Presidente dos EUA chegou durante a madrugada e hoje reúne com o homólogo argentino, Maurício Macri.

O Presidente dos EUA, Barack Obama, chegou hoje à Argentina, para uma visita de dois dias com o objetivo de restabelecer a confiança mútua e a cooperação entre os dois países.

O avião presidencial Air Force One, em que viajava Obama e a sua família, aterrou no Aeroporto Internacional de Ezeiza pelas 01:10 (04:10 em Lisboa), vindo de Havana, Cuba. No aeroporto foi recebido pela ministra dos Negócios Estrangeiros argentina, Susana Malcorra.

"Sempre quis vir à Argentina e finalmente estou aqui", terá dito à "amiga das Nações Unidas". Malcorra foi chefe de gabinete do secretário-geral da ONU, Ban Ki Moon, antes de aceitar ser chefe da diplomacia de Maurício Macri.
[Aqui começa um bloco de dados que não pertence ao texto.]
File: config.mk
export PLATFORM = sky130hd
export DESIGN_NAME = dac_serial_tx
export DESIGN_NICKNAME = d
export VERILOG_FILES = /design/src/rtl/dac_serial_tx.sv
export SDC_FILE = /design/constraint.sdc
export NUM_CORES = 1
export LEC_CHECK = 0
export CORE_AREA = 10 10 76 78
export DETAILED_ROUTE_END_ITERATION = 10
export DIE_AREA = 0 0 86 88
export PLACE_DENSITY = 0.86
export SLEW_MARGIN = 20
export SYNTH_ARGS = -nofsm -noshare
export SYNTH_HDL_FRONTEND = slang
export SYNTH_SLANG_ARGS = --single-unit
File: constraint.sdc
create_clock -name CLK -period 3.7 [get_ports CLK]
set_input_delay 0.37 -clock CLK [delete_from_list [all_inputs] [get_ports CLK]]
set_output_delay 0.37 -clock CLK [all_outputs]
set_load 0.005 [all_outputs]
File: src/rtl/dac_serial_tx.sv
// dac_serial_tx: multi-channel I2S / left-justified / TDM DAC serialiser
// with SCLK/BCLK dividers and a one-frame holding register.
module dac_serial_tx #(
  parameter int BIT_WIDTH  = 10,
  parameter int SLOT_WIDTH = 16,
  parameter int CHANNELS   = 2,
  parameter int MODE       = 0,
  parameter int BCLK_DIV   = 38,
  parameter int SCLK_DIV   = 0
) (
  input  logic                          CLK,
  input  logic                          RESET_n,
  input  logic [CHANNELS*BIT_WIDTH-1:0] IN_DATA,
  input  logic                          IN_VALID,
  output logic                          IN_READY,
  output logic                          DAC_SCLK,
  output logic                          DAC_BCLK,
  output logic                          DAC_LRCLK,
  output logic                          DAC_SDATA,
  output logic                          FRAME_START,
  output logic                          UNDERRUN
);

  localparam int DW = CHANNELS * BIT_WIDTH;
  localparam int SW = (SLOT_WIDTH > 1) ? $clog2(SLOT_WIDTH) : 1;
  localparam int CW = $clog2(CHANNELS);
  localparam int BW = (BCLK_DIV > 1) ? $clog2(BCLK_DIV) : 1;

  localparam logic [SW-1:0] BIT_LAST  = SW'(SLOT_WIDTH - 1);
  localparam logic [CW-1:0] SLOT_LAST = CW'(CHANNELS - 1);
  localparam logic [BW-1:0] BCNT_LAST = BW'(BCLK_DIV - 1);

  logic [BW-1:0] bcnt;
  logic [SW-1:0] bis;
  logic [SW-1:0] bis_nxt;
  logic [CW-1:0] slot;
  logic [CW-1:0] slot_nxt;

  logic          hold_full;
  logic [DW-1:0] hold_data;
  logic [DW-1:0] latch;
  logic [DW-1:0] latch_nxt;

  logic bclk_fall;
  logic last_bit;
  logic wrap;
  logic load;
  logic xfer;
  logic sd_nxt;
  logic lr_nxt;

  logic [SLOT_WIDTH-1:0] cur_slots [CHANNELS];
  logic [SLOT_WIDTH-1:0] nxt_slots [CHANNELS];

  assign bclk_fall = DAC_BCLK && (bcnt == BCNT_LAST);
  assign last_bit  = (bis == BIT_LAST);
  assign wrap      = last_bit && (slot == SLOT_LAST);
  assign load      = bclk_fall && wrap;
  assign xfer      = IN_VALID && !hold_full;
  assign IN_READY  = !hold_full;
  assign latch_nxt = (load && hold_full) ? hold_data : latch;

  always_comb begin
    bis_nxt  = last_bit ? '0 : bis + 1'b1;
    slot_nxt = slot;
    if (last_bit) begin
      slot_nxt = wrap ? '0 : slot + 1'b1;
    end
  end

  // Slot vectors indexed by bit position in the slot: MSB first, zero tail.
  for (genvar k = 0; k < CHANNELS; k++) begin : g_ch
    for (genvar b = 0; b < SLOT_WIDTH; b++) begin : g_bit
      if (b < BIT_WIDTH) begin : g_d
        assign cur_slots[k][b] = latch[k*BIT_WIDTH + BIT_WIDTH - 1 - b];
        assign nxt_slots[k][b] = latch_nxt[k*BIT_WIDTH + BIT_WIDTH - 1 - b];
      end else begin : g_z
        assign cur_slots[k][b] = 1'b0;
        assign nxt_slots[k][b] = 1'b0;
      end
    end
  end

  // I2S lags by one bit: the old position of the old frame is the new bit.
  if (MODE == 1) begin : g_lj
    assign sd_nxt = nxt_slots[slot_nxt][bis_nxt];
  end else begin : g_i2s
    assign sd_nxt = cur_slots[slot][bis];
  end

  if (CHANNELS == 2) begin : g_ws
    assign lr_nxt = slot_nxt[0];
  end else begin : g_fsync
    assign lr_nxt = (slot_nxt == '0) && (bis_nxt == '0);
  end

  always_ff @(posedge CLK) begin
    if (!RESET_n) begin
      bcnt     <= '0;
      DAC_BCLK <= 1'b0;
    end else if (bcnt == BCNT_LAST) begin
      bcnt     <= '0;
      DAC_BCLK <= !DAC_BCLK;
    end else begin
      bcnt <= bcnt + 1'b1;
    end
  end

  always_ff @(posedge CLK) begin
    if (!RESET_n) begin
      bis       <= BIT_LAST;
      slot      <= SLOT_LAST;
      DAC_SDATA <= 1'b0;
      DAC_LRCLK <= 1'b0;
    end else if (bclk_fall) begin
      bis       <= bis_nxt;
      slot      <= slot_nxt;
      DAC_SDATA <= sd_nxt;
      DAC_LRCLK <= lr_nxt;
    end
  end

  always_ff @(posedge CLK) begin
    if (!RESET_n) begin
      hold_full   <= 1'b0;
      hold_data   <= '0;
      latch       <= '0;
      FRAME_START <= 1'b0;
      UNDERRUN    <= 1'b0;
    end else begin
      FRAME_START <= load;
      UNDERRUN    <= load && !hold_full;
      latch       <= latch_nxt;
      if (xfer) begin
        hold_data <= IN_DATA;
        hold_full <= 1'b1;
      end else if (load) begin
        hold_full <= 1'b0;
      end
    end
  end

  if (SCLK_DIV > 0) begin : g_sclk
    localparam int SCW = (SCLK_DIV > 1) ? $clog2(SCLK_DIV) : 1;
    localparam logic [SCW-1:0] SCNT_LAST = SCW'(SCLK_DIV - 1);
    logic [SCW-1:0] scnt;
    always_ff @(posedge CLK) begin
      if (!RESET_n) begin
        scnt     <= '0;
        DAC_SCLK <= 1'b0;
      end else if (scnt == SCNT_LAST) begin
        scnt     <= '0;
        DAC_SCLK <= !DAC_SCLK;
      end else begin
        scnt <= scnt + 1'b1;
      end
    end
  end else begin : g_no_sclk
    assign DAC_SCLK = 1'b0;
  end

endmodule

-- Yosys cells after proc, flatten, opt, wreduce, memory -nomap -nowiden
Index checks and enable logic that the tools add are counted.
- logic and storage cells: 40
- register bits after elaboration: 57
- bits of input ports: 23
- muxes and demuxes: 10
- equality and inequality tests: 2
- magnitude comparators: 2
- reduce and logical (&&, ||, !) cells: 10
- add/subtract/negate cells: 3
- bitwise operators: 2
- operators by type and width (kind ; count):
    $mux W16 ; 2
    $mux W10 ; 1
    $add A6 B1 Y6 const B ; 1
    $eq A6 B6 Y1 const B ; 1
    $logic_and A1 B1 Y1 ; 6
    $lt A4 B5 Y1 const B ; 1
    $mux W1 ; 5
    $add A4 B1 Y4 const B ; 1
    $bmux W1 S4 ; 1
    $eq A4 B4 Y1 const B ; 1
    $mux W4 ; 1
    $ge A2 B2 Y1 const B ; 1
    $logic_not A1 Y1 ; 2
    $not A1 Y2 ; 1
    $reduce_bool A2 Y1 ; 1
    $reduce_or A2 Y1 ; 1
    $add A1 B1 Y1 const B ; 1
    $not A1 Y1 ; 1

-- Longest topological paths before layout
- word-level depth: 6
- depth in mapped cells: 8

-- Worst setup path before layout
OpenSTA, ideal clock, no wires.
- path kind: flip-flop to flip-flop
- start: reg bis[0]
- end: reg latch[0]
- library setup time: 116 ps
- arrival: 1572 ps
- path buffers: 1
- path slack: 2012 ps
- cell stages (with the launch flop): 9
- cell sequence: dfxtp_1 -> ha_1 -> and3_1 -> ha_1 -> and2_1 -> nand4_1 -> buf_4 -> mux2i_1 -> nor2b_1
- word-level cells in the longest chain between the ends: 4
- RTL lines (what ; line ; text):
    start: declaration ; 34 ; logic [SW-1:0] bis;
    start signal: assignment ; 116 ; bis <= bis_nxt;
    $eq A4 B4 Y1 ; 56 ; assign last_bit = (bis == BIT_LAST);
    $logic_and A1 B1 Y1 ; 57 ; assign wrap = last_bit && (slot == SLOT_LAST);
    $logic_and A1 B1 Y1 ; 58 ; assign load = bclk_fall && wrap;
    $logic_and A1 B1 Y1 ; 61 ; assign latch_nxt = (load && hold_full) ? hold_data : latch;
    end signal: assignment ; 133 ; latch <= latch_nxt;
    end: declaration ; 41 ; logic [DW-1:0] latch;
No other way between the ends.
A chain may end at the register's enable or synchronous reset.

-- Worst setup path in the final report
Same ends and word-level chain as after synthesis.

==> run_results.csv <==
group,metric,value,unit
run_status,status,"finished clean",
sta,post-route-min-period,2.703,ns
worst_setup_path,worst_setup_path_end_kind,"flop",
final_layout,layout_common_cells,"dfxtp_1 (57), nand2_1 (54), clkdlybuf4s50_1 (28)",
yosys,syn_area_per_cell,9.582,µm²
sta,slew_violations,0,
global_route,grt_pass1_wl,8.183,mm
power_and_ir_drop,peakVddDrop,0.0002418,V
floorplan,ios,30,
final_layout,multi_input_area,1152,µm²
final_layout,antenna_cells,0,
global_route,grt_start_max_net_pins,37,
worst_setup_path,required,3.92,ns
yosys,ys_seq_area_share,47.82,%
clocking,tritoncts,"yes",
sta,max_slew.worst_pin.slew,1.030,ns
global_route,grt_pass1_vias,1787,
power_and_ir_drop,clkPwrFrac,39.5,%
yosys,ys_ff_latch,57,
floorplan,rows,24,
worst_setup_path,r2r_end,"latch[0]",
floorplan,die_h,88,µm
worst_setup_path,ff2ff_path_depth,8,
worst_setup_path,path_max_fanout,12,
sta,relSlewSlack,31.14,%
global_route,grt.overflow.total,0,
power_and_ir_drop,p_comb_share,6.0,%
clocking,cts_max_level,3,
clocking,worstSkewPairLatency,0.33,ns
detailed_routing,vias,1716,
yosys,ys_warn_count,0,
yosys,ys_types,35,
clocking,cts_hold_buf,0,
final_layout,num-fill-cells,344,
placed_design,port_buffers,28,
power_and_ir_drop,power,1.174,mW
worst_hold_path,hold-path-cell-count,2,
sta,fin_skew,0.004394,ns
sta,max_freq,369.9,MHz
global_route,grtUsageTotal,13.38,%
yosys,synthesis.area,2386,µm²
placed_design,gp_congestion,0.8209,
clocking,cts_sinks,57,
global_route,antenna_found_initial,0,
power_and_ir_drop,power.leakage,1.222,nW
detailed_routing,drtIter0Drc,112,
flow_run,maxCapViolations,0,
clocking,clk_pin_slew,0.06,ns
floorplan,start_util,55.57,%
detailed_routing,drt-pass1-iter-count,4,
final_layout,nets,302,
clocking,postCtsSetupRepairBufs,0,
floorplan,die_w,86,µm
detailed_routing,drt_wl_total,4.524,mm
yosys,synth_cells,249,
floorplan,dieArea,7568,µm²
worst_setup_path,critPathKind,"flop to flop",
detailed_routing,via_per_inst,5.169,
power_and_ir_drop,pwr_density_cell,415.8,nW/µm²
power_and_ir_drop,switching_share,22.65,%
worst_hold_path,hold_end,"hold_data[6]",
final_layout,seqCellArea,1141,µm²
placed_design,dp_hpwl,3.193,mm
yosys,ys.flop_type,"dfxtp_1",
final_layout,final_common_cell,"dfxtp_1",
yosys,async_flop_share,0,%
final_layout,syn2layout_area_growth,18.35,%
clocking,cts_buffer_depth,2,
detailed_routing,ant_nets,0,
sta,tns,0,ns
sta,grt_setup_unrepaired,"no",
worst_setup_path,critPathLaunchType,"flop",
clocking,post_cts_resize_count,0,
yosys,syn-num-nets,276,
worst_setup_path,ff2ff_setup_slack,1.0,ns
worst_hold_path,hp-start,"hold_data[6]",
worst_setup_path,crit_arrival,2.92,ns
final_layout,drive_gt1_share,7.857,%
clocking,numCtsBuffers,9,
power_and_ir_drop,switchingPower,0.2660,mW
power_and_ir_drop,pwr-share-seq,54.5,%
detailed_routing,wire_per_inst,13.63,µm
sta,hold_ws,0.4659,ns
power_and_ir_drop,intPower,0.9083,mW
sta,hold_viol,0,
yosys,synth-edff-count,0,
worst_setup_path,reg2reg_from,"bis[0]",
sta,final-setup-viol-count,0,
worst_hold_path,min_path_type,"flop to flop",
detailed_routing,drc,0,
sta,post-route-period-util,73.06,%
floorplan,coreArea,4294,µm²
clocking,cts_root_buffer,"clkbuf_8",
==> flip-flops by register name, indices dropped and copies added (netlist names) <==
name         cells
bcnt             6
DAC_BCLK         1
hold_data       20
DAC_SDATA        1
slot             1
UNDERRUN         1
bis              4
FRAME_START      1
DAC_LRCLK        1
latch           20
hold_full        1
==> metal layers <==
| layer | share of wire, % | GRT usage [%] | up-vias |
|---|---|---|---|
| met5 | 0 | 0 | - |
| met4 | 2.5 | 9.880 | 0 |
| met3 | 3.7 | 4.178 | 11 |
| li1 | - | - | 883 |
| met2 | 48 | 21.10 | 36 |
| met1 | 46 | 14.96 | 786 |
==> cells in the mapped netlist (3+ instances only) <==
master    number  area, µm²
a21boi_0      21      157.7
and2_1         4      25.02
and3_1         4      25.02
buf_4          4      30.03
clkbuf_1       9      33.78
dfxtp_1       57       1141
ha_1           4      50.05
mux2i_1       22      220.2
mux4_2         3      67.56
nand2_1       54      202.7
nand3_1        6      30.03
nor2_1         7      26.28
nor2b_1       22      137.6
xnor2_1        4      35.03
==> kinds of logic (layout without fill, tap and decap cells) <==
family                   Yosys count  count (layout)  share of synthesized area, %
other                              1               1                        0.1572
multiplexers                      27              27                         13.00
flip-flops                        57              57                         47.82
adder cells (fa/ha/maj)            4               4                         2.098
AO/OA/AOI/OAI                     31              31                         9.386
XOR/XNOR                           6               6                         2.202
buffers and inverters             18              49                         3.880
AND/OR/NAND/NOR                  105             105                         21.45
==> stage by stage <==
step                      utilization [%]  worst slack [ns]  instances  instance area, µm²
after floorplan                         -             2.012        249                2386
after global placement              62.15             1.121        316                2669
after detailed placement            62.15            0.9936        316                2669
after CTS                           65.76            0.9620        332                2824
after global routing                65.76            0.7460        332                2824
final                               65.76            0.9969        332                2824
==> worst max-delay path, stage by stage (launching register included) <==
cell and delay [ns]:
dfxtp_1 0.63, ha_1 0.28, and3_1 0.18, ha_1 0.15, and2_1 0.14, nand4_1 0.52, buf_4 0.43, mux2i_1 0.18
nor2b_1 0.07
==> worst max-delay path by stage <==
| stage | startpoint | end | cells past startpoint |
|---|---|---|---|
| floorplan | bis[0] | latch[0] | 8 |
| global placement | bis[0] | latch[8] | 8 |
| detailed placement | bis[0] | latch[4] | 8 |
| CTS | bis[0] | latch[0] | 8 |
| global route | bis[0] | latch[4] | 8 |
| finish | bis[0] | latch[0] | 8 |
==> area by class of cell <==
type                       count  share of cell area [%]
inverter                       2                  0.2658
multi-input combinational    174                   40.81
tap                           52                   2.304
clock inverter                 4                  0.7089
clock buffer                  12                   4.785
sequential                    57                   40.41
timing repair buffer          31                   10.72
==> power by group through the flow <==
stage	logic (mW)	registers, mW	clock network, mW
after global placement	0.0703	0.652	0
final	0.0710	0.640	0.464
after floorplan	0.0387	0.650	0
after CTS	0.0722	0.640	0.477
after detailed placement	0.0717	0.653	0
after global routing	0.0807	0.642	0.507
(Power assumes the default switching activity.)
Obama vai reunir-se a partir das 10.30 locais com o Presidente da Argentina, Mauricio Macri, e os dois darão uma conferência de imprensa conjunta no final do encontro. Com esta viagem, os dois países pretendem redefinir as relações diplomáticas, abaladas durante os anos da presidência de Cristina Kirchner que colocava a Argentina no bloco da esquerda sul-americana.

"Vai ser uma volta de 180 graus nas relações entre a Argentina e os EUA", escreveu o jornal Clarín.

Para quinta-feira, Obama tem prevista uma homenagem às vítimas da última ditadura militar do país (1976-1983). O presidente norte-americano visitará o Parque da Memória, que lembra os milhares de desaparecidos que deixou a ditadura. A semana passada, os EUA anunciaram ainda que vão desclassificar os documentos secretos norte-americanos relacionados com a ditadura, inicialmente apoiada por Washington.

O Presidente norte-americano e a família permanecerão na Argentina após o fim da visita oficial, numa viagem privada à Patagónia.

Devido aos atentados de terça-feira em Bruxelas, a Argentina decidiu aumentar o nível de alerta de segurança da visita de Obama.